In a Twitter post early on Sunday, Trump said Clinton, his Democrat rival, had already “conceded the election when she called” him prior to his victory speech in the early morning of November 9.
“So much time and money will be spent – same result! Sad,” Trump tweeted, posting part of Clinton’s speech telling her supporters to accept that “Donald Trump is going to be our president”.
Kellyanne Conway, a senior Trump adviser, also called Clinton’s decision to join a recount effort “incredible”.
She told CNN that the president-elect has been “incredibly gracious and magnanimous” to Clinton, yet she is joining an effort to try to “somehow undo the 70-plus electoral votes that he beat her by”.
Conway added that Trump had not ruled out the possibility of pursuing a criminal investigation into Clinton’s use of a private email server while being the US Secretary of State, even if the President-elect had earlier indicated he would move past the issue.
Green Party candidate Jill Stein is pushing for recounts in Wisconsin, Michigan and Pennsylvania.
Trump earlier called Stein’s effort a “scam”.
Trump won Wisconsin and Pennsylvania, and as of Wednesday, held a lead of almost 11,000 votes in Michigan, with the results awaiting state certification on Monday.
Clinton leads the national popular vote by close to two million votes, but Trump won 290 electoral votes to Clinton’s 232, not counting Michigan.
It takes 270 electoral votes to win the presidency, and the three states in question could tip the electoral balance to Clinton in the remote event that all flipped to her in recounts.
State officials in Wisconsin said on Friday that they were moving forward with the first presidential recount in state history.
Sanders: Change electoral college system
Clinton joined the effort on Saturday, with her campaign attorney Marc Elias saying, “We intend to participate in order to ensure the process proceeds in a manner that is fair to all sides.”
Elias said Clinton would take the same approach in Pennsylvania and Michigan if Stein were to follow through with recount requests in those states.

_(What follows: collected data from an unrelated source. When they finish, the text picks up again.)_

This design comes from an exercise in tuning for small area, a short achievable clock period and few clock cycles per item on the open sky130 flow, not from production work. Function was checked by simulation only, so behaviour that the tests miss may differ from the original.

==> run a <==
==> flow/design.v <==
`default_nettype none
package rau_pkg;
	localparam int DW = 64;
	localparam logic [2:0] OP_ADD = 3'd0;
	localparam logic [2:0] OP_SUB = 3'd1;
	localparam logic [2:0] OP_MUL = 3'd2;
	localparam logic [2:0] OP_DIV = 3'd3;
	localparam logic [2:0] OP_NEG = 3'd4;
	localparam logic [2:0] OP_ABS = 3'd5;
	localparam logic [1:0] ST_OK       = 2'd0;
	localparam logic [1:0] ST_DIVZERO  = 2'd1;
	localparam logic [1:0] ST_OVERFLOW = 2'd2;
	typedef struct packed {
		logic load;
		logic mul_x;
		logic mul_y;
		logic mul_d;
		logic comb;
		logic gcd_init;
		logic gcd_step;
		logic div_init;
		logic div_step;
		logic emit;
	} cmd_t;
	typedef struct packed {
		logic early;
		logic mag_zero;
		logic gcd_done;
		logic div_done;
		logic out_free;
	} sts_t;
endpackage
`default_nettype wire
`default_nettype none
module rau_ctrl (
	input  wire          clk,
	input  wire          arst_n,
	input  wire          s_valid,
	output logic         s_ready,
	input  wire  [125:0] s_data,
	input  wire  [2:0]   s_op,
	input  wire          take,
	output logic         full,
	output logic [63:0]  n_val,
	output logic [61:0]  d_val,
	output logic         n_neg,
	output logic         special,
	output logic [1:0]   special_st
);
	localparam logic [1:0] F_IDLE = 2'd0, F_RUN = 2'd1, F_FULL = 2'd2;
	logic [125:0] cap_q;
	logic [2:0]   op_q;
	logic         cap_v;
	always_ff @(posedge clk) begin
		cap_q <= s_data;
		op_q  <= s_op;
	end
	wire [31:0] an = cap_q[31:0];
	wire [30:0] ad = cap_q[62:32];
	wire [31:0] bn = cap_q[94:63];
	wire [30:0] bd = cap_q[125:95];
	logic       sp;
	logic [1:0] sp_st;
	always_comb begin
		sp = 1'b0;
		sp_st = 2'd0;
		if (op_q > 3'd5) begin
			sp = 1'b1;
		end else if (ad == '0) begin
			sp = 1'b1;
			sp_st = 2'd1;
		end else if (!op_q[2] && bd == '0) begin
			sp = 1'b1;
			sp_st = 2'd1;
		end else if (op_q == 3'd3 && bn == '0) begin
			sp = 1'b1;
			sp_st = 2'd1;
		end
	end
	wire op01 = (op_q[2:1] == 2'b00);
	wire op45 = op_q[2];
	logic [31:0] qa, qc;
	logic        fa, fb, fc;
	always_comb begin
		qa = {1'b0, bd};
		qc = {1'b0, bd};
		if (op45) begin
			qa = 32'd1;
			qc = 32'd1;
		end else if (op_q[1:0] == 2'd2) begin
			qa = bn;
		end else if (op_q[1:0] == 2'd3) begin
			qc = bn;
		end
		fa = !op01 && (an[31] ^ ((op_q == 3'd2) && bn[31]));
		fb = (op_q[1:0] == 2'd1);
		fc = (op_q == 3'd3) && bn[31];
	end
	logic [1:0] st_q, st_d;
	logic [3:0] cnt_q, cnt_d;
	logic       sp_q;
	logic [1:0] spst_q;
	logic       sgn_q, op01_q;
	wire start = cap_v && ((st_q == F_IDLE) || (st_q == F_FULL && take));
	always_comb begin
		st_d = st_q;
		cnt_d = cnt_q + 4'd1;
		case (st_q)
			F_RUN:   if (cnt_q == 4'd15) st_d = F_FULL;
			F_FULL:  if (take) st_d = F_IDLE;
			default: ;
		endcase
		if (start) begin
			st_d = F_RUN;
			cnt_d = sp ? 4'd15 : 4'd0;
		end
	end
	always_ff @(posedge clk or negedge arst_n) begin
		if (!arst_n) begin
			st_q    <= F_IDLE;
			cap_v   <= 1'b0;
			s_ready <= 1'b0;
		end else begin
			st_q    <= st_d;
			cap_v   <= s_valid && !s_ready;
			s_ready <= (st_d == F_RUN) && (cnt_d == 4'd15);
		end
	end
	function automatic logic [2:0] bsel(input logic [31:0] q, input logic [3:0] j, input logic f);
		logic [32:0] qe;
		logic [2:0]  w;
		logic        ng, one, two;
		qe = {q, 1'b0};
		w = qe[2*j +: 3];
		one = w[1] ^ w[0];
		two = (w == 3'b011) || (w == 3'b100);
		ng = w[2] && !(w[1] && w[0]);
		bsel = {ng ^ f, two, one};
	endfunction
	logic [2:0] da_q, db_q, dc_q;
	always_ff @(posedge clk) begin
		cnt_q <= cnt_d;
		if (st_d == F_RUN) begin
			da_q <= bsel(qa, cnt_d, fa);
			db_q <= op01 ? bsel({1'b0, ad}, cnt_d, fb) : 3'b000;
			dc_q <= bsel(qc, cnt_d, fc);
		end
		if (start) begin
			sp_q   <= sp;
			spst_q <= sp_st;
			op01_q <= op01;
			sgn_q  <= (op_q[2:1] == 2'b01) ? (an[31] ^ bn[31]) :
			          (op_q == 3'd4) ? !an[31] : 1'b0;
		end
	end
	function automatic logic [34:0] bpp(input logic [31:0] mc, input logic [2:0] d);
		logic [34:0] m;
		m = d[0] ? {{3{mc[31]}}, mc} : d[1] ? {{2{mc[31]}}, mc, 1'b0} : 35'd0;
		bpp = d[2] ? ~m : m;
	endfunction
	logic [34:0] hn_q;
	logic [31:0] ln_q;
	logic [33:0] hd_q;
	logic [31:0] ld_q;
	wire [34:0] ppa = bpp(an, da_q);
	wire [34:0] ppb = bpp(bn, db_q);
	wire [34:0] ppc = bpp({1'b0, ad}, dc_q);
	wire [34:0] n_sum = hn_q + ppa + ppb + {34'd0, da_q[2]} + {34'd0, db_q[2]};
	wire [33:0] d_sum = hd_q + ppc[33:0] + {33'd0, dc_q[2]};
	always_ff @(posedge clk) begin
		if (start) begin
			hn_q <= '0;
			hd_q <= '0;
		end else if (st_q == F_RUN) begin
			hn_q <= {{2{n_sum[34]}}, n_sum[34:2]};
			ln_q <= {n_sum[1:0], ln_q[31:2]};
			hd_q <= {{2{d_sum[33]}}, d_sum[33:2]};
			ld_q <= {d_sum[1:0], ld_q[31:2]};
		end
	end
	assign full       = (st_q == F_FULL);
	assign n_val      = {hn_q[31:0], ln_q};
	assign d_val      = {hd_q[29:0], ld_q};
	assign n_neg      = op01_q ? hn_q[31] : sgn_q;
	assign special    = sp_q || (n_val == '0);
	assign special_st = spst_q;
endmodule
`default_nettype wire
`default_nettype none
module rau_datapath (
	input  wire         clk,
	input  wire         arst_n,
	input  wire         full,
	output logic        take,
	input  wire  [63:0] n_val,
	input  wire  [61:0] d_val,
	input  wire         n_neg,
	input  wire         special,
	input  wire  [1:0]  special_st,
	output logic        out_valid,
	input  wire         out_ready,
	output logic [31:0] out_r_num,
	output logic [30:0] out_r_den,
	output logic [1:0]  out_status
);
	logic [63:0] u_q;
	logic [62:0] v_q;
	logic [31:0] m11, m21, m12, m22;
	logic        run_q, pend_q, done_q, c2v_q;
	logic [1:0]  sts_q, pst_q;
	assign take = full && !run_q && !pend_q;
	wire out_free = !done_q || out_ready;
	wire        u0 = u_q[0];
	wire        v0 = v_q[0];
	wire [63:0] d1 = u_q - {1'b0, v_q};
	wire        ge = !d1[63];
	wire        eq = (u_q == {1'b0, v_q});
	wire [63:0] x  = u0 ? d1 : u_q;
	wire        both_even = !u0 && !v0;
	logic [1:0] sh;
	always_comb begin
		if (both_even || x[1]) sh = 2'd0;
		else if (x[2])         sh = 2'd1;
		else if (x[3])         sh = 2'd2;
		else                   sh = 2'd3;
	end
	wire [63:0] x1   = {x[63], x[63:1]};
	logic [63:0] y;
	always_comb begin
		case (sh)
			2'd0: y = x1;
			2'd1: y = {{1{x1[63]}}, x1[63:1]};
			2'd2: y = {{2{x1[63]}}, x1[63:2]};
			default: y = {{3{x1[63]}}, x1[63:3]};
		endcase
	end
	wire        yfix = y[63] && y[0];
	wire [63:0] u_nx = yfix ? {~y[63:1], 1'b1} : y;
	wire [31:0] c12 = c2v_q ? m12 : 32'd0;
	wire [31:0] c22 = c2v_q ? m22 : 32'd1;
	function automatic logic shl_ovf(input logic [31:0] t, input logic [1:0] k);
		case (k)
			2'd0: shl_ovf = (t[31:30] != {2{t[31]}});
			2'd1: shl_ovf = (t[31:29] != {3{t[31]}});
			2'd2: shl_ovf = (t[31:28] != {4{t[31]}});
			default: shl_ovf = (t[31:27] != {5{t[31]}});
		endcase
	endfunction
	wire        sel1 = !u0 || ge;
	wire [31:0] t1 = sel1 ? m11 : c12;
	wire [31:0] t2 = sel1 ? m21 : c22;
	wire [31:0] c1n = (t1 << 1) << sh;
	wire [31:0] c2n = (t2 << 1) << sh;
	wire        ovf_a = shl_ovf(m11, sh) || shl_ovf(m21, sh);
	wire        ovf_b = shl_ovf(c12, sh) || shl_ovf(c22, sh);
	wire        ovf_c1 = sel1 ? ovf_a : ovf_b;
	wire [32:0] s1 = {m11[31], m11} + {c12[31], c12};
	wire [32:0] s2 = {m21[31], m21} + {c22[31], c22};
	wire        ovf_c2 = (s1[32] != s1[31]) || (s2[32] != s2[31]);
	logic [5:0]  t_q;
	logic        blo_q;
	logic [62:0] tmask;
	always_comb begin
		for (int i = 0; i < 63; i++) tmask[i] = (i >= t_q);
	end
	wire bl_hit = ((v_q & tmask) == '0);
	wire [31:0] hi_or = (n_val[63] ? ~n_val[63:32] : n_val[63:32]) | {2'b00, d_val[61:32]};
	logic [5:0] t_ld;
	always_comb begin
		t_ld = 6'd0;
		for (int i = 0; i < 32; i++) if (hi_or[i]) t_ld = 6'(i + 1);
	end
	wire st_odd  = u0 && v0;
	wire st_ueven = !u0 && v0;
	wire fin     = st_odd && (eq || ovf_c2 || ovf_c1);
	wire fin_ovf = st_odd && (ovf_c2 || (ovf_c1 && !eq));
	wire ue_ovf  = st_ueven && (ovf_c1 || ovf_c2);
	wire stop    = fin || ue_ovf || blo_q;
	always_ff @(posedge clk or negedge arst_n) begin
		if (!arst_n) begin
			run_q  <= 1'b0;
			pend_q <= 1'b0;
			done_q <= 1'b0;
		end else begin
			if (run_q && stop) begin
				run_q  <= 1'b0;
				done_q <= 1'b1;
			end else begin
				if (done_q && out_ready) done_q <= 1'b0;
				if ((take || pend_q) && !run_q) begin
					run_q  <= out_free;
					pend_q <= !out_free;
				end
			end
		end
	end
	always_ff @(posedge clk) begin
		if (take) begin
			t_q   <= special ? 6'd0 : t_ld;
			blo_q <= 1'b0;
		end else if (run_q) begin
			if (both_even && t_q != 6'd0) t_q <= t_q - 6'd1;
			blo_q <= bl_hit;
		end
		if (take) begin
			u_q   <= special ? 64'd1 : (n_val[0] && n_val[63]) ? {~n_val[63:1], 1'b1} : n_val;
			v_q   <= special ? 63'd1 : {1'b0, d_val};
			m11   <= special ? 32'd0 : n_neg ? 32'hffff_ffff : 32'd1;
			m21   <= 32'd0;
			pst_q <= special_st;
		end else if (run_q) begin
			if (both_even) begin
				u_q <= u_nx;
				v_q <= {1'b0, v_q[62:1]};
			end else if (!v0) begin
				u_q   <= {1'b0, v_q};
				v_q   <= u_q[62:0];
				m11   <= c12;
				m21   <= c22;
				m12   <= m11;
				m22   <= m21;
			end else begin
				u_q <= u_nx;
				if (u0 && !ge) v_q <= u_q[62:0];
				m11 <= c1n;
				m21 <= c2n;
				if (u0) begin
					m12 <= s1[31:0];
					m22 <= s2[31:0];
				end
			end
			if (fin_ovf || ue_ovf || blo_q) begin
				m12   <= 32'd0;
				m22   <= 32'd1;
				sts_q <= 2'd2;
			end else if (fin) begin
				sts_q <= pst_q;
			end
		end
	end
	always_ff @(posedge clk or negedge arst_n) begin
		if (!arst_n) begin
			c2v_q <= 1'b0;
		end else if (take) begin
			c2v_q <= 1'b0;
		end else if (run_q && ((v0 && u0) || (!v0 && !both_even) || ue_ovf)) begin
			c2v_q <= 1'b1;
		end
	end
	assign out_valid  = done_q;
	assign out_r_num  = m12;
	assign out_r_den  = m22[30:0];
	assign out_status = sts_q;
endmodule
`default_nettype wire
`default_nettype none
module rational_arithmetic_unit
#(
	parameter int WIDTH = 32
) (
	input  wire          clk,
	input  wire          arst_n,
	input  wire          s_axis_tvalid,
	output logic         s_axis_tready,
	input  wire  [127:0] s_axis_tdata,   
	input  wire  [2:0]   s_axis_tuser,   
	output logic         m_axis_tvalid,
	input  wire          m_axis_tready,
	output logic [63:0]  m_axis_tdata,   
	output logic [1:0]   m_axis_tuser    
);
	logic        full, take, n_neg, special;
	logic [1:0]  special_st;
	logic [63:0] n_val;
	logic [61:0] d_val;
	logic [31:0] r_num;
	logic [30:0] r_den;
	rau_ctrl u_ctrl (
		.clk      (clk),
		.arst_n   (arst_n),
		.s_valid  (s_axis_tvalid),
		.s_ready  (s_axis_tready),
		.s_data   (s_axis_tdata[125:0]),
		.s_op     (s_axis_tuser),
		.take     (take),
		.full     (full),
		.n_val    (n_val),
		.d_val    (d_val),
		.n_neg    (n_neg),
		.special    (special),
		.special_st (special_st)
	);
	rau_datapath u_dp (
		.clk        (clk),
		.arst_n     (arst_n),
		.full       (full),
		.take       (take),
		.n_val      (n_val),
		.d_val      (d_val),
		.n_neg      (n_neg),
		.special      (special),
		.special_st   (special_st),
		.out_valid  (m_axis_tvalid),
		.out_ready  (m_axis_tready),
		.out_r_num  (r_num),
		.out_r_den  (r_den),
		.out_status (m_axis_tuser)
	);
	assign m_axis_tdata = {1'b0, r_den, r_num};
endmodule
`default_nettype wire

Vermont Senator Bernie Sanders, a Clinton rival during the Democratic primary who turned ally during the general election, defended the recount effort, telling CNN that leaders in both parties commonly request them.

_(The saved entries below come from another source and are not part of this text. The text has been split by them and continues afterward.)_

What follows belongs to an exercise in optimizing a design on an open flow for a short achievable clock period and few clock cycles; a production flow would make more cautious choices.
In this exercise RTL edits were held to simulation tests only and were not proved equivalent to the original.
No activity file was given, so power comes from the tool's default toggle rates.

==> inputs of run a <==
==> flow/design.v <==
`timescale 1ns/1ps
module rn_node_top (
    input  logic        clk,
    input  logic        rst_n,
    input  logic        cpu_req_valid,
    input  logic [48:0] cpu_req,         
    output logic        cpu_req_ready,
    output logic        cpu_rsp_valid,
    input  logic        cpu_rsp_ready,
    output logic [39:0] cpu_rsp,         
    output logic        req_out_valid,
    input  logic        req_out_ready,
    output logic [73:0] req_out,         
    input  logic        rsp_in_valid,
    input  logic [8:0]  rsp_in,          
    input  logic        dat_in_valid,
    input  logic [39:0] dat_in,          
    input  logic        snp_in_valid,
    input  logic [32:0] snp_in,          
    output logic        snp_in_ready,
    output logic        snp_out_valid,
    input  logic        snp_out_ready,
    output logic [58:0] snp_out          
);
    localparam int LINES = 1 << 4;
    logic [(16 - 4)-1:0]  tag_q [LINES];
    logic [32-1:0] dat_q [LINES];
    logic [LINES-1:0]      v_q;
    logic [LINES-1:0]      m_q;
    logic                   c_rd;
    logic [16-1:0]  c_addr;
    logic [32-1:0]  c_wdata;
    logic [4-1:0] c_idx;
    logic [(16 - 4)-1:0]   c_tag;
    assign {c_rd, c_addr, c_wdata} = cpu_req;
    assign c_idx = c_addr[4-1:0];
    assign c_tag = c_addr[16-1:4];
    logic [LINES-1:0] c_dec;
    logic [LINES-1:0] c_eq;
    always_comb begin
        for (int i = 0; i < LINES; i++) begin
            c_dec[i] = (c_idx == i);
            c_eq[i]  = (tag_q[i] == c_tag);
        end
    end
    logic c_eq_sel, c_v_sel, c_m_sel;
    assign c_eq_sel = |(c_dec & c_eq);
    assign c_v_sel  = |(c_dec & v_q);
    assign c_m_sel  = |(c_dec & m_q);
    logic c_local_hit;    
    assign c_local_hit = c_v_sel && c_eq_sel && (c_rd || c_m_sel);
    logic                   s_op;
    logic [16-1:0]  s_addr;
    logic [8-1:0]   s_txn;
    logic [8-1:0]  s_src;
    logic [4-1:0] s_idx;
    logic [(16 - 4)-1:0]   s_tag;
    assign {s_op, s_addr, s_txn, s_src} = snp_in;
    assign s_idx = s_addr[4-1:0];
    assign s_tag = s_addr[16-1:4];
    logic [LINES-1:0] s_dec;
    logic [LINES-1:0] s_eq;
    always_comb begin
        for (int i = 0; i < LINES; i++) begin
            s_dec[i] = (s_idx == i);
            s_eq[i]  = (tag_q[i] == s_tag);
        end
    end
    logic s_hit, s_dirty;
    assign s_hit   = |(s_dec & s_eq & v_q);
    assign s_dirty = |(s_dec & s_eq & m_q);
    logic                   busy_q;    
    logic                   hold_q;    
    logic                   wrd_q;     
    logic                   wmu_q;     
    logic                   wdat_q;    
    logic [3:0]             skip_q;    
    logic                   nbh_k_q;   
    logic                   rdy_k_q;   
    logic                   wmu_k_q;   
    logic                   pv_q;
    logic                   p_hit_q;
    logic                   p_rd_q;
    logic                   p_m_q;
    logic [32-1:0]  p_data_q;
    logic                   rdy_q;     
    logic [4-1:0] pidx_q;    
    logic [8-1:0]   rtxn_q;
    logic [8-1:0]   cnt_q;     
    logic [8-1:0]   cnt1_q;    
    logic [32-1:0]  rp_q;
    logic [32-1:0]  rq_q;
    logic dat_ours, mu_done;
    assign dat_ours = rdy_q && dat_in_valid;
    assign mu_done  = wmu_q && rsp_in_valid;
    assign cpu_rsp_valid = hold_q || dat_ours || mu_done;
    assign cpu_req_ready = nbh_k_q || (rdy_k_q && dat_in_valid) || (wmu_k_q && rsp_in_valid);
    always_comb begin
        for (int i = 0; i < 32; i++) begin
            cpu_rsp[i] = rq_q[i] | (dat_in[i] & rp_q[i]);
        end
        cpu_rsp[39:32] = rtxn_q;
    end
    logic c_take;
    logic c_acc;
    logic p_go;
    logic fire;
    assign c_take = cpu_req_valid && cpu_req_ready;
    assign c_acc  = c_take && (!busy_q || cpu_rsp_ready);
    assign p_go   = pv_q && cpu_rsp_ready;
    logic [32-1:0] c_line_data;
    logic [32-1:0] c_rsp_data;
    assign c_line_data = (rdy_q && pidx_q == c_idx) ? dat_in[32-1:0] : dat_q[c_idx];
    assign c_rsp_data  = c_rd ? c_line_data : c_wdata;
    logic       skip_dec, skip_inc;
    logic [3:0] skip_n;
    logic       wdat_n, rdy_n, ok_n;
    logic       busy_n, hold_n, wrd_n, wmu_n, pv_n;
    assign pv_n = (c_take && !c_acc) || (pv_q && !cpu_rsp_ready);
    assign skip_dec = dat_in_valid && (skip_q != 4'd0);
    assign skip_inc = mu_done && (rsp_in[8] == 1'b1);
    assign skip_n   = skip_q + {3'b0, skip_inc} - {3'b0, skip_dec};
    assign wdat_n   = !c_acc && !p_go && ((wdat_q && !dat_ours) || (wrd_q && rsp_in_valid));
    assign rdy_n    = wdat_n && (skip_n == 4'd0);
    assign ok_n     = (skip_n < 4'd12);
    always_comb begin
        busy_n = busy_q;
        hold_n = hold_q;
        wrd_n  = wrd_q;
        wmu_n  = wmu_q;
        if (c_acc) begin
            busy_n = 1'b1;
            hold_n = c_local_hit;
            wrd_n  = !c_local_hit && c_rd;
            wmu_n  = !c_local_hit && !c_rd;
        end else if (p_go) begin
            busy_n = 1'b1;
            hold_n = p_hit_q;
            wrd_n  = !p_hit_q && p_rd_q;
            wmu_n  = !p_hit_q && !p_rd_q;
        end else begin
            if (cpu_rsp_valid) begin
                hold_n = !cpu_rsp_ready;
                busy_n = !cpu_rsp_ready;
            end
            if (rsp_in_valid) begin
                wrd_n = 1'b0;
                wmu_n = 1'b0;
            end
        end
    end
    always_ff @(posedge clk or negedge rst_n) begin
        if (!rst_n) begin
            busy_q <= 1'b0;
            hold_q <= 1'b0;
            wrd_q  <= 1'b0;
            wmu_q  <= 1'b0;
            wdat_q <= 1'b0;
            skip_q <= 4'd0;
            rdy_q  <= 1'b0;
            nbh_k_q  <= 1'b1;
            rdy_k_q  <= 1'b0;
            wmu_k_q  <= 1'b0;
            pv_q     <= 1'b0;
        end else begin
            skip_q <= skip_n;
            wdat_q <= wdat_n;
            rdy_q  <= rdy_n;
            busy_q <= busy_n;
            hold_q <= hold_n;
            wrd_q  <= wrd_n;
            wmu_q  <= wmu_n;
            pv_q     <= pv_n;
            nbh_k_q  <= (!busy_n || hold_n) && ok_n && !pv_n;
            rdy_k_q  <= rdy_n && ok_n;
            wmu_k_q  <= wmu_n && ok_n;
        end
    end
    always_ff @(posedge clk) begin
        if (c_take) begin
            pidx_q   <= c_idx;
            p_hit_q  <= c_local_hit;
            p_rd_q   <= c_rd;
            p_m_q    <= c_m_sel;
            p_data_q <= c_rsp_data;
        end
        if (c_acc) begin
            rp_q   <= c_rsp_data;
            rq_q   <= c_rsp_data;
        end else if (p_go) begin
            rp_q   <= p_data_q;
            rq_q   <= p_data_q;
        end else if (wrd_q && rsp_in_valid) begin
            rp_q   <= {32{1'b1}};
            rq_q   <= {32{1'b0}};
        end else if (dat_ours) begin
            rp_q   <= dat_in[32-1:0];
            rq_q   <= dat_in[32-1:0];
        end
        if (c_acc || p_go || fire) rtxn_q <= cnt_q;
    end
    logic                  f0v_q, f1v_q;
    logic [1:0]            f0_op_q, f1_op_q;
    logic [16-1:0] f0_addr_q, f1_addr_q;
    logic [32-1:0] f0_data_q;
    logic [1:0]            c_op;
    assign fire = f0v_q && req_out_ready;
    assign c_op = c_rd ? 2'd0 : 2'd1;
    assign req_out_valid = f0v_q;
    assign req_out       = {f0_op_q, f0_addr_q, cnt_q, 8'h05, 8'h00, f0_data_q};
    always_ff @(posedge clk or negedge rst_n) begin
        if (!rst_n) begin
            f0v_q  <= 1'b0;
            f1v_q  <= 1'b0;
            cnt_q  <= '0;
            cnt1_q <= 8'd1;
        end else begin
            if (c_acc && !c_local_hit) begin
                f0v_q <= 1'b1;
                f1v_q <= c_m_sel;
            end else if (p_go && !p_hit_q) begin
                f0v_q <= 1'b1;
                f1v_q <= p_m_q;
            end else if (fire) begin
                f0v_q <= f1v_q;
                f1v_q <= 1'b0;
            end
            if (fire) begin
                cnt_q  <= cnt1_q;
                cnt1_q <= cnt1_q + 1'b1;
            end
        end
    end
    always_ff @(posedge clk) begin
        if (c_take) begin
            f0_op_q   <= c_m_sel ? 2'd2 : c_op;
            f0_addr_q <= c_m_sel ? {tag_q[c_idx], c_idx} : c_addr;
            f0_data_q <= c_m_sel ? dat_q[c_idx] : {32{1'b0}};
            f1_op_q   <= c_op;
            f1_addr_q <= c_addr;
        end else if (fire) begin
            f0_op_q   <= f1_op_q;
            f0_addr_q <= f1_addr_q;
            f0_data_q <= {32{1'b0}};
        end
    end
    logic shold_q;
    logic s_acc;
    assign snp_in_ready  = !shold_q || snp_out_ready;
    assign snp_out_valid = shold_q;
    assign s_acc         = snp_in_valid && snp_in_ready;
    always_ff @(posedge clk or negedge rst_n) begin
        if (!rst_n) begin
            shold_q <= 1'b0;
        end else if (s_acc) begin
            shold_q <= 1'b1;
        end else if (snp_out_ready) begin
            shold_q <= 1'b0;
        end
    end
    always_ff @(posedge clk) begin
        if (s_acc) begin
            snp_out <= {s_dirty, s_dirty, s_hit, s_txn, 8'h05, s_src,
                        s_dirty ? dat_q[s_idx] : {32{1'b0}}};
        end
    end
    logic fill;
    assign fill = dat_ours;
    always_ff @(posedge clk or negedge rst_n) begin
        if (!rst_n) begin
            v_q <= '0;
            m_q <= '0;
        end else begin
            for (int i = 0; i < LINES; i++) begin
                if (c_take && c_dec[i]) begin
                    v_q[i] <= 1'b1;
                    m_q[i] <= !c_rd || (c_eq[i] && m_q[i]);
                end else if (s_acc && s_dec[i] && s_eq[i]) begin
                    m_q[i] <= 1'b0;
                    if (s_op == 1'b1) v_q[i] <= 1'b0;
                end
            end
        end
    end
    always_ff @(posedge clk) begin
        for (int i = 0; i < LINES; i++) begin
            if (c_take && c_dec[i]) begin
                tag_q[i] <= c_tag;
            end
            if (c_take && c_dec[i] && !c_rd) begin
                dat_q[i] <= c_wdata;
            end else if (fill && pidx_q == i) begin
                dat_q[i] <= dat_in[32-1:0];
            end
        end
    end
endmodule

“No one expects there to be profound change, but there’s nothing wrong with going through the process,” he said.
He also suggested he would support a change to the nation’s electoral college system, which allowed Trump to win the presidency despite lagging behind in the popular vote.
“We have one candidate who got two million more votes than the other candidate and she is not going to be sworn in as president,” Sanders said. “And I think on the surface that’s a little bit weird.”